**Study material:**
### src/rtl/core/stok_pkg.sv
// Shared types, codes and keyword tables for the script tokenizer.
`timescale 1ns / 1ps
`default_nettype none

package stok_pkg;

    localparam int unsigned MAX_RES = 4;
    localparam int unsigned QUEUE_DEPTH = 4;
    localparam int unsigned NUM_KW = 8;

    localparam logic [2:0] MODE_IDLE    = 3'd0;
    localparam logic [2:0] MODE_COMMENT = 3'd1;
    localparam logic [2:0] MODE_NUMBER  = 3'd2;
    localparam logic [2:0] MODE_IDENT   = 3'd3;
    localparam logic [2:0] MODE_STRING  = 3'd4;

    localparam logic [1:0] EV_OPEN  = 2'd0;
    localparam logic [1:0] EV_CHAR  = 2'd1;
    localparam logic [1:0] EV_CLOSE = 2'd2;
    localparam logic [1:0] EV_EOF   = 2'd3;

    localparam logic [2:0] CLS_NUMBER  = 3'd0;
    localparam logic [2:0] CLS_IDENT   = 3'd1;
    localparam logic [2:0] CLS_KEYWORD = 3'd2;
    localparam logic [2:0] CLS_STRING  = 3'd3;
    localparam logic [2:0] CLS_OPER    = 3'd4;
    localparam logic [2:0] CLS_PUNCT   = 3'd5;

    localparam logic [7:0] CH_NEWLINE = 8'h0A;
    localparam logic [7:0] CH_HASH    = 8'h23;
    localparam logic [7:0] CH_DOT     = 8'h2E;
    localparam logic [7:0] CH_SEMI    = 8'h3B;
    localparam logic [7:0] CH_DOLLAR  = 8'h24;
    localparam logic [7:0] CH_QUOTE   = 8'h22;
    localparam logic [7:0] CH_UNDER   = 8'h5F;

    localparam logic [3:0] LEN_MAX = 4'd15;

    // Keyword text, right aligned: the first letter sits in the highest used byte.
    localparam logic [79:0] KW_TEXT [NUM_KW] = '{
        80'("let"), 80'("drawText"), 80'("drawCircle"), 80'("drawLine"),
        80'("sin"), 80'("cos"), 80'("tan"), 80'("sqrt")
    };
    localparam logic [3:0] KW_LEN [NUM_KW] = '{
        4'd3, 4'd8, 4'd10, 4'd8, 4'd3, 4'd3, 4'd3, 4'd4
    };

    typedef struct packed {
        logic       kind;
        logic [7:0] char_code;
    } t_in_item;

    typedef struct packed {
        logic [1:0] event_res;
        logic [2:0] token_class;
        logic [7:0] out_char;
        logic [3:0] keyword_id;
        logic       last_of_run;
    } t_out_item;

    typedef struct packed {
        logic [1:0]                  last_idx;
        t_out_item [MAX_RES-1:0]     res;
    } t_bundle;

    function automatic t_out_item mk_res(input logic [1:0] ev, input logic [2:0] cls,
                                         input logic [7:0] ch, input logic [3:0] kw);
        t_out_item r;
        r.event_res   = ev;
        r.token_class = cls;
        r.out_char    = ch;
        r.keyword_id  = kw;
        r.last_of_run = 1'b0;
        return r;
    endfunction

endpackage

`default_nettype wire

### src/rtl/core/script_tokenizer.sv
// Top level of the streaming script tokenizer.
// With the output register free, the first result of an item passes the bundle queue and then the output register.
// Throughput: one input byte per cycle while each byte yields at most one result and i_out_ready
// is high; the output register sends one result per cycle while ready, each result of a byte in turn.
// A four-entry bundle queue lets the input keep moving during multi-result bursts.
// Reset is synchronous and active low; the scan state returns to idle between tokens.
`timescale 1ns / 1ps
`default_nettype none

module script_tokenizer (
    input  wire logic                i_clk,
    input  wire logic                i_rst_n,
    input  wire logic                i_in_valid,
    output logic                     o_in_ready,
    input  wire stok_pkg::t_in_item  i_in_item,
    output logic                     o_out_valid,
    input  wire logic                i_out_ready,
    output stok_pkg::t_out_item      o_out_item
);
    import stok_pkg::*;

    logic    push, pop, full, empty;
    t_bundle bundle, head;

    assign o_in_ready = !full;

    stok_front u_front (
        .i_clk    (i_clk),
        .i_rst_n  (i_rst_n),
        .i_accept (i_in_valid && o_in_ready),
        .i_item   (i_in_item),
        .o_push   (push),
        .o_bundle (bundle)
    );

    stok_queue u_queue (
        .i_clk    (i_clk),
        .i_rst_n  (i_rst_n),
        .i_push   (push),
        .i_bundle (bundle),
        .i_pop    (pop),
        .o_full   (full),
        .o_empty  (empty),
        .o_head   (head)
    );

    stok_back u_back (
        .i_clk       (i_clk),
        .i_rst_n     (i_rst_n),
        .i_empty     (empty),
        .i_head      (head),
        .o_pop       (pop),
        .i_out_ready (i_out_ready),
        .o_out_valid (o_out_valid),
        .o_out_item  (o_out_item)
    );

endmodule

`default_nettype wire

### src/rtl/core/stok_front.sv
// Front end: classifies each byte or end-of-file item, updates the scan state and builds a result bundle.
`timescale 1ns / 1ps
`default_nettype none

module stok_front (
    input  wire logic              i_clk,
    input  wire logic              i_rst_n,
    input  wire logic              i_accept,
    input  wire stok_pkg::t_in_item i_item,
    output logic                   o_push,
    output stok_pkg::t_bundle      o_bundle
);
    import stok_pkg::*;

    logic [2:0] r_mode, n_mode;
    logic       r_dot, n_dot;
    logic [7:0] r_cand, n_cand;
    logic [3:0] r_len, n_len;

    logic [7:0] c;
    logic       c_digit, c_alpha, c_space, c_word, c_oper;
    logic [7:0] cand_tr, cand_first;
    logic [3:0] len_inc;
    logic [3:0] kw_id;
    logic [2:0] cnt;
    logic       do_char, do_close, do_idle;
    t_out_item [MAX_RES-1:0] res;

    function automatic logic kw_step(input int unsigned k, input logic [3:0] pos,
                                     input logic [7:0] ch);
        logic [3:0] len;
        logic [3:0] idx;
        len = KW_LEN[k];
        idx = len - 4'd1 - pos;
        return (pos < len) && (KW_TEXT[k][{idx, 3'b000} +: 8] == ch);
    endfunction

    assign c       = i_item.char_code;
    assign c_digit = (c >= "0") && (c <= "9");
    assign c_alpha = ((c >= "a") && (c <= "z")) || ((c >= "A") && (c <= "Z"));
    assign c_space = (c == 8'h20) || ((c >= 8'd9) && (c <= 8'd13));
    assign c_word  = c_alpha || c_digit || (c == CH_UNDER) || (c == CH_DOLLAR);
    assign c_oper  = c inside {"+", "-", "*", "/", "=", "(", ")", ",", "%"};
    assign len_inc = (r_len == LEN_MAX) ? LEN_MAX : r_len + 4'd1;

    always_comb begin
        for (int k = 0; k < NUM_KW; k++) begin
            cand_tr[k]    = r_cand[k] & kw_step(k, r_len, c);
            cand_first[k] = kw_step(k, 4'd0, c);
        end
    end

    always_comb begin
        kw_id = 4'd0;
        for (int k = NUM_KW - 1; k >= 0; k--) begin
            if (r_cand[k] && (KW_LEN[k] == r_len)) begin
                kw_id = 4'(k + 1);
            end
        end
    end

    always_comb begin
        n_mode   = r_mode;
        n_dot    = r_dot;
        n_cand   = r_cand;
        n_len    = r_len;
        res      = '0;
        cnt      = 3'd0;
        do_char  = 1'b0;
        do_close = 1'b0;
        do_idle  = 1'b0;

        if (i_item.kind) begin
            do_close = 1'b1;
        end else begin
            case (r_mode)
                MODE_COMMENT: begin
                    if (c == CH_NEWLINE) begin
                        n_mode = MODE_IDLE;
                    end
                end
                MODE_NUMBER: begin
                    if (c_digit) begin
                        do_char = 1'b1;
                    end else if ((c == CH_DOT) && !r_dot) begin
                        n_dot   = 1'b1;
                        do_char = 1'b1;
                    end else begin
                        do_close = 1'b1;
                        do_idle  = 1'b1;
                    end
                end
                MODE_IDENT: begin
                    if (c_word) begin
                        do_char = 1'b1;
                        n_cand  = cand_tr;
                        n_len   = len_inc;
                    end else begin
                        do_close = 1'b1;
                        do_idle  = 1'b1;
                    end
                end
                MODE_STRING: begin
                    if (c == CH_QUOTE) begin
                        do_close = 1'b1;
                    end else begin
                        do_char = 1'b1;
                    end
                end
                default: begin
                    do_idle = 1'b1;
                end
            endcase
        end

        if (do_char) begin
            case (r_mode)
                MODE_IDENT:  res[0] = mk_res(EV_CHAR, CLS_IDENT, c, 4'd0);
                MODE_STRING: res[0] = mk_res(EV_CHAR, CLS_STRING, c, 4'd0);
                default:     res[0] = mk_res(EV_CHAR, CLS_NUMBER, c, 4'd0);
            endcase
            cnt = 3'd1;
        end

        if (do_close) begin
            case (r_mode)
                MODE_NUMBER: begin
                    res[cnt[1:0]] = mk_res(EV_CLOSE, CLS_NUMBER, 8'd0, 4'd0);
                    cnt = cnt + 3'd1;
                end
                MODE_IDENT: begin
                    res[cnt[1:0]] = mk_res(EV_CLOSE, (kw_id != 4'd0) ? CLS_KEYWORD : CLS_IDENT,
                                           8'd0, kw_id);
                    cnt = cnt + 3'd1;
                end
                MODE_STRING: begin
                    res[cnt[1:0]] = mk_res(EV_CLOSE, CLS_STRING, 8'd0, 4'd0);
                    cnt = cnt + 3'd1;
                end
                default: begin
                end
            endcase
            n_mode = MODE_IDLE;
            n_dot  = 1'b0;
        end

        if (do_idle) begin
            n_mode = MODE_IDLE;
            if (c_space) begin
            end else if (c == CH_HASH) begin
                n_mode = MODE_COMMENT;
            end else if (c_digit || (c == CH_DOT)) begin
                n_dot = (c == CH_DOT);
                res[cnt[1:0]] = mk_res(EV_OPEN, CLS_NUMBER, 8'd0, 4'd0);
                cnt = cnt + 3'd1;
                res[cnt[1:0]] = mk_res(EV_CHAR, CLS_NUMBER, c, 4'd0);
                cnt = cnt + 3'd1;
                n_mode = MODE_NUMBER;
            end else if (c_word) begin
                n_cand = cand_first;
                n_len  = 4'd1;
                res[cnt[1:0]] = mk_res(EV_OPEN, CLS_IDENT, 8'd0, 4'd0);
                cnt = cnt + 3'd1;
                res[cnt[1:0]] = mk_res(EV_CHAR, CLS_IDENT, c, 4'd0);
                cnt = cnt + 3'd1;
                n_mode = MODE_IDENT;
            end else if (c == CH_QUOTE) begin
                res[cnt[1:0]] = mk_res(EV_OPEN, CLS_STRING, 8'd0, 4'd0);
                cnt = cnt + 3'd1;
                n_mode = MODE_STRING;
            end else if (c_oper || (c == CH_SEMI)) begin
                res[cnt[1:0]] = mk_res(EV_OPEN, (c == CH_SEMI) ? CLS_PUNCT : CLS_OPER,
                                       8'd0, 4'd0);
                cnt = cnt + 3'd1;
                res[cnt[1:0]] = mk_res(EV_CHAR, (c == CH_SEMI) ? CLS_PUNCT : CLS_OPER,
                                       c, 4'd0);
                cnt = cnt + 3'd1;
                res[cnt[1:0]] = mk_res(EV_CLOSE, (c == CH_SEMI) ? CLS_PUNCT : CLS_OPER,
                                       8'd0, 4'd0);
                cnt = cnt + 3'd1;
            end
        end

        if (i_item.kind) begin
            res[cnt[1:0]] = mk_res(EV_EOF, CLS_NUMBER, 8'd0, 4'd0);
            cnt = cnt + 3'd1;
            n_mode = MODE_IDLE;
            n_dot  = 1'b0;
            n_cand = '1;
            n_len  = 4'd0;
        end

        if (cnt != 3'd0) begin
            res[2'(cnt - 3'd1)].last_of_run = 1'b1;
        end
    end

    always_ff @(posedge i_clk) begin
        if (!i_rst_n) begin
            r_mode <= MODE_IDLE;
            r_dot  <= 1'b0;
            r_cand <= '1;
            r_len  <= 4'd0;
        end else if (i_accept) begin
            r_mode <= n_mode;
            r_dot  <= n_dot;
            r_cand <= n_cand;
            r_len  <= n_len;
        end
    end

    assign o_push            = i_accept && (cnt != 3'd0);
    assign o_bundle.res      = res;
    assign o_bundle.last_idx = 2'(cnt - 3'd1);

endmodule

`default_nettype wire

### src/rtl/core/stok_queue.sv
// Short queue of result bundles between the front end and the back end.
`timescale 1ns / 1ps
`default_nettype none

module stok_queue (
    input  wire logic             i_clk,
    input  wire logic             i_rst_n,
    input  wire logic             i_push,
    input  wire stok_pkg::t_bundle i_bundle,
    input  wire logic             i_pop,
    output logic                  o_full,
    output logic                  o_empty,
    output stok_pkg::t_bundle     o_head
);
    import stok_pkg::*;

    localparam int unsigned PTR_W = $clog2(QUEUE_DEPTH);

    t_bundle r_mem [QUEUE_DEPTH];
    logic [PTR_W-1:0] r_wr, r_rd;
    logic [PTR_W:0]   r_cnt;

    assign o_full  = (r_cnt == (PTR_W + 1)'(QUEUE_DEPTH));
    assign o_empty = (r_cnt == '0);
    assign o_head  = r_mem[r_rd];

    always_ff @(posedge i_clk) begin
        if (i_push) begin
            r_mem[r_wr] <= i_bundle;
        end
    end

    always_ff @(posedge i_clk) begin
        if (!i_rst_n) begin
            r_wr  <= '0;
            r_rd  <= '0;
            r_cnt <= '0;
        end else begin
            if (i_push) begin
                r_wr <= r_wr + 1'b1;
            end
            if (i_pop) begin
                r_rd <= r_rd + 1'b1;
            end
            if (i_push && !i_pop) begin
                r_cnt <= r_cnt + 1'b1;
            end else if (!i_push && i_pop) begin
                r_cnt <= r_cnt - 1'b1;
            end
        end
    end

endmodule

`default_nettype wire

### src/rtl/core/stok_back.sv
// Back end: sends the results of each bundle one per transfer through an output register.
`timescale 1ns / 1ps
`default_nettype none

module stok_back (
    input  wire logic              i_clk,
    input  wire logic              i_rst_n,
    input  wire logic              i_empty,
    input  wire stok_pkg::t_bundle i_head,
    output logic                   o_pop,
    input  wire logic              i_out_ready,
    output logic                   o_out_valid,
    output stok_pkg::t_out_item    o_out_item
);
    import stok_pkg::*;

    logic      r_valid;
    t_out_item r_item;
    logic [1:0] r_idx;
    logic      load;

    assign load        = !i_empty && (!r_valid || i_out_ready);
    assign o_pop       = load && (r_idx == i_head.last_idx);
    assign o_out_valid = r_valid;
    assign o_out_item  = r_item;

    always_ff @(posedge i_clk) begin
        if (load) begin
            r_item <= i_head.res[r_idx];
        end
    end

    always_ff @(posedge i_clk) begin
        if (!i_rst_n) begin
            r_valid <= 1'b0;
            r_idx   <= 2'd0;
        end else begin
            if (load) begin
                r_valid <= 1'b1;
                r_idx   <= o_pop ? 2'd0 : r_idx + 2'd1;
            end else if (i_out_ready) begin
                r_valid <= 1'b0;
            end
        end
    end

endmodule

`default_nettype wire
==
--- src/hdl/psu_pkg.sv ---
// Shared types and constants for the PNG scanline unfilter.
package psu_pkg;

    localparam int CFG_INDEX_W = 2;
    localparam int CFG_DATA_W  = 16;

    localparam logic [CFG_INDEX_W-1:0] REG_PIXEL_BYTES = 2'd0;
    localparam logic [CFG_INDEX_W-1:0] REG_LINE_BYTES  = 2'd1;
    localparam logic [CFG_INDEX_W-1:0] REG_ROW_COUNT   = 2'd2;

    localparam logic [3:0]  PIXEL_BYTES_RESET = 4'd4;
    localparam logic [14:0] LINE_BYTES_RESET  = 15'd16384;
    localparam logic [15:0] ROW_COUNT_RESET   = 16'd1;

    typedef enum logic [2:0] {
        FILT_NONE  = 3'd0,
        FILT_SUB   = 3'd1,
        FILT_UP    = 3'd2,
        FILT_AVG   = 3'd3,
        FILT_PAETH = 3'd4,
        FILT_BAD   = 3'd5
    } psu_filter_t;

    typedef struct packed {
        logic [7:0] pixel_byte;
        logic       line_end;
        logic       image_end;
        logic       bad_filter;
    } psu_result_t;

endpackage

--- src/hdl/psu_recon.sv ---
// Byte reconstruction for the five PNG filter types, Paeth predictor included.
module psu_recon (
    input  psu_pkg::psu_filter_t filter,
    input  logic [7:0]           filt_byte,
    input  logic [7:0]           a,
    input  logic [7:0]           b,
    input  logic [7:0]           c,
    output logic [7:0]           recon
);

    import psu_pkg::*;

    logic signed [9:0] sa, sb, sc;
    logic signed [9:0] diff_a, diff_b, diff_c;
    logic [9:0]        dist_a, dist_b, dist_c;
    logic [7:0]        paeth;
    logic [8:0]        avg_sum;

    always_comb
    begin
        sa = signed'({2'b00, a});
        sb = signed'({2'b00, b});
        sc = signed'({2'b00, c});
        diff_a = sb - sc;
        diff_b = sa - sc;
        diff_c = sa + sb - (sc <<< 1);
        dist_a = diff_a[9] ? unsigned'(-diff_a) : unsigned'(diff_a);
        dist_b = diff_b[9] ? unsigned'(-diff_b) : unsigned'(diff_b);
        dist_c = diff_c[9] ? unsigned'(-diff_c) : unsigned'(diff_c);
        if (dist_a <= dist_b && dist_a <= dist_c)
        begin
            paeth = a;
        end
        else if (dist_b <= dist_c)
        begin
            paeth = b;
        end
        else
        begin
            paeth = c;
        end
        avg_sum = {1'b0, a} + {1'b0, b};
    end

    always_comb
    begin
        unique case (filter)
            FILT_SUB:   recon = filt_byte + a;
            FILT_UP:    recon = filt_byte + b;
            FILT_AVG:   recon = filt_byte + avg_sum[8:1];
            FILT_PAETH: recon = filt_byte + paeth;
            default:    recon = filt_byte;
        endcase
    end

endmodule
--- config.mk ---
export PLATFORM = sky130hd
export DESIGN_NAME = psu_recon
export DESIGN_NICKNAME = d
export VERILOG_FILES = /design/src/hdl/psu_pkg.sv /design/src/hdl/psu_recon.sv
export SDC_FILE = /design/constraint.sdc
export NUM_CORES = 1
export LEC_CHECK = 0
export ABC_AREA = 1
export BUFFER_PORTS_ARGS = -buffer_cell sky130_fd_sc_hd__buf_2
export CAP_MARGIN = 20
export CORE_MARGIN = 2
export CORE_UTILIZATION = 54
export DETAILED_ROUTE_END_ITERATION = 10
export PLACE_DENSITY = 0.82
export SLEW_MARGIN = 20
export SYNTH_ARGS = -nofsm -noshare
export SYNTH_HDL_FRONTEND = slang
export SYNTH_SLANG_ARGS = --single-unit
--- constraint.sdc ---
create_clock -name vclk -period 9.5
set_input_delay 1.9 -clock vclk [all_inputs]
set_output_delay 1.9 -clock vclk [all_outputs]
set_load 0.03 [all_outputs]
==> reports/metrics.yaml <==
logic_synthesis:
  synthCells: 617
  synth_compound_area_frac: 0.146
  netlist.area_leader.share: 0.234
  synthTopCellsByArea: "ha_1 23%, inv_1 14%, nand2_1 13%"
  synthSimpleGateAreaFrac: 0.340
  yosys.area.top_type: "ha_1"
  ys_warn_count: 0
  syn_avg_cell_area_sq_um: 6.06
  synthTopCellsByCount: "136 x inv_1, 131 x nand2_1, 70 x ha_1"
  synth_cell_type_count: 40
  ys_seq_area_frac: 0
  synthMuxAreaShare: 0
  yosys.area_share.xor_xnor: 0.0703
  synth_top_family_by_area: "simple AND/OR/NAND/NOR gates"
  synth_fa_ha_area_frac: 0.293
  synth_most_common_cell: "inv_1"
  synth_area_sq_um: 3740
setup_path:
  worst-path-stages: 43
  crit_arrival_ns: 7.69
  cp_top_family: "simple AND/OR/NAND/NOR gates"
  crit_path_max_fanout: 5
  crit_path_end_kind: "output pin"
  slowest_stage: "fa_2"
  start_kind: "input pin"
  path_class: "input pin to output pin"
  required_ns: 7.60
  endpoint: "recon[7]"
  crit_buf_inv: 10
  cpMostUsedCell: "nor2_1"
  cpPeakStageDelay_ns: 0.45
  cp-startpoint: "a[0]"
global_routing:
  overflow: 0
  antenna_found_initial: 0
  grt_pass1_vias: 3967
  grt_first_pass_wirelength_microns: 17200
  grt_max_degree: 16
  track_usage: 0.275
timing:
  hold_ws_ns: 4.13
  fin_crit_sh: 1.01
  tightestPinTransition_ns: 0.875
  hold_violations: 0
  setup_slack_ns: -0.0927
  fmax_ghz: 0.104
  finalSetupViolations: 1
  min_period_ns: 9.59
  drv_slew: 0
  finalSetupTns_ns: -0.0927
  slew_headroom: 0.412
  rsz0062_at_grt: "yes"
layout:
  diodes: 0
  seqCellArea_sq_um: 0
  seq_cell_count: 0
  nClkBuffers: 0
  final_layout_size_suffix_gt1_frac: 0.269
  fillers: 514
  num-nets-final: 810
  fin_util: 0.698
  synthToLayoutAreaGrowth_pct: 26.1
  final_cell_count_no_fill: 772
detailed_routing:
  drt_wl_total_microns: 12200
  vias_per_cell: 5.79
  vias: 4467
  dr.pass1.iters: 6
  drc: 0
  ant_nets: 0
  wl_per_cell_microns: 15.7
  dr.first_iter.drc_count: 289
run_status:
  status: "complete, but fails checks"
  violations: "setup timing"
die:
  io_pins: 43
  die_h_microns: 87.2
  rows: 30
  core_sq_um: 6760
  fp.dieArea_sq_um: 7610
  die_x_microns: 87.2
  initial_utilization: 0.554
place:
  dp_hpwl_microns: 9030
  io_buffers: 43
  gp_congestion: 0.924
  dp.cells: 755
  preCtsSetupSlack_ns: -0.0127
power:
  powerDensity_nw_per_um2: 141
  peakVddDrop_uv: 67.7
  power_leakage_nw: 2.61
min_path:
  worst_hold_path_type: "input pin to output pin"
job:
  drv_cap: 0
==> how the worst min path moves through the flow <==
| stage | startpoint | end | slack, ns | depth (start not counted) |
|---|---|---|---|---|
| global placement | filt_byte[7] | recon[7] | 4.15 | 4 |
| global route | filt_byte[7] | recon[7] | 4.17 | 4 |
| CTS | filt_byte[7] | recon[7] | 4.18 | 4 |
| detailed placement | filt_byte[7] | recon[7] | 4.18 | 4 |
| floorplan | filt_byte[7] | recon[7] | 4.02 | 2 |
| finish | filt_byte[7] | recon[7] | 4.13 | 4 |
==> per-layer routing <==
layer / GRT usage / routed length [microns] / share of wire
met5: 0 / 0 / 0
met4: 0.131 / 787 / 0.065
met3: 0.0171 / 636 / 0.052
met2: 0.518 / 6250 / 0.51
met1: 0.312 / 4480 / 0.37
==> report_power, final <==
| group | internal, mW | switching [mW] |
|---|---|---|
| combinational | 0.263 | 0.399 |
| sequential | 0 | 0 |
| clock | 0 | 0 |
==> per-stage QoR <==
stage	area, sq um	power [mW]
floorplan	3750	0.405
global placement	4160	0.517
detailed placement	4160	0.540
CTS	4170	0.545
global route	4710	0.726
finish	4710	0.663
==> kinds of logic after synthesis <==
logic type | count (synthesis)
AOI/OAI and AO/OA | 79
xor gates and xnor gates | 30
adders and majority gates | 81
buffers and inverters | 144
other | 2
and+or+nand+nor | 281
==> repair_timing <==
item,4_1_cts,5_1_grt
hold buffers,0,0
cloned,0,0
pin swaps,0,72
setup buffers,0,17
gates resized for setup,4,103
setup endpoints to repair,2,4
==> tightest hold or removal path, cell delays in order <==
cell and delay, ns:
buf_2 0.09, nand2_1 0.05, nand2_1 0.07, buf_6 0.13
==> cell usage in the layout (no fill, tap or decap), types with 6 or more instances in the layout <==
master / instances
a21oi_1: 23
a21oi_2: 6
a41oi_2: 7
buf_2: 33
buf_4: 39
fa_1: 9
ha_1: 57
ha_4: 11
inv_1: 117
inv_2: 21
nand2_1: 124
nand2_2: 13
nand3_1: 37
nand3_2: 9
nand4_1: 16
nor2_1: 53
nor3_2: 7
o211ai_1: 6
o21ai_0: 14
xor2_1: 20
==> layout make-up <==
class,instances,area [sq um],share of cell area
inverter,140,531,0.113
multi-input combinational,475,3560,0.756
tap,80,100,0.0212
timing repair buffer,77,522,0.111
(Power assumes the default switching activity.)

**Exercise requirements:**
Only the lines above from the one with "localparam int unsigned NUM_KW = 8;" through the one with "localparam logic [2:0] MODE_IDENT" should be duplicated, character for character.

**Result for this task:**
    localparam int unsigned NUM_KW = 8;

    localparam logic [2:0] MODE_IDLE    = 3'd0;
    localparam logic [2:0] MODE_COMMENT = 3'd1;
    localparam logic [2:0] MODE_NUMBER  = 3'd2;
    localparam logic [2:0] MODE_IDENT   = 3'd3;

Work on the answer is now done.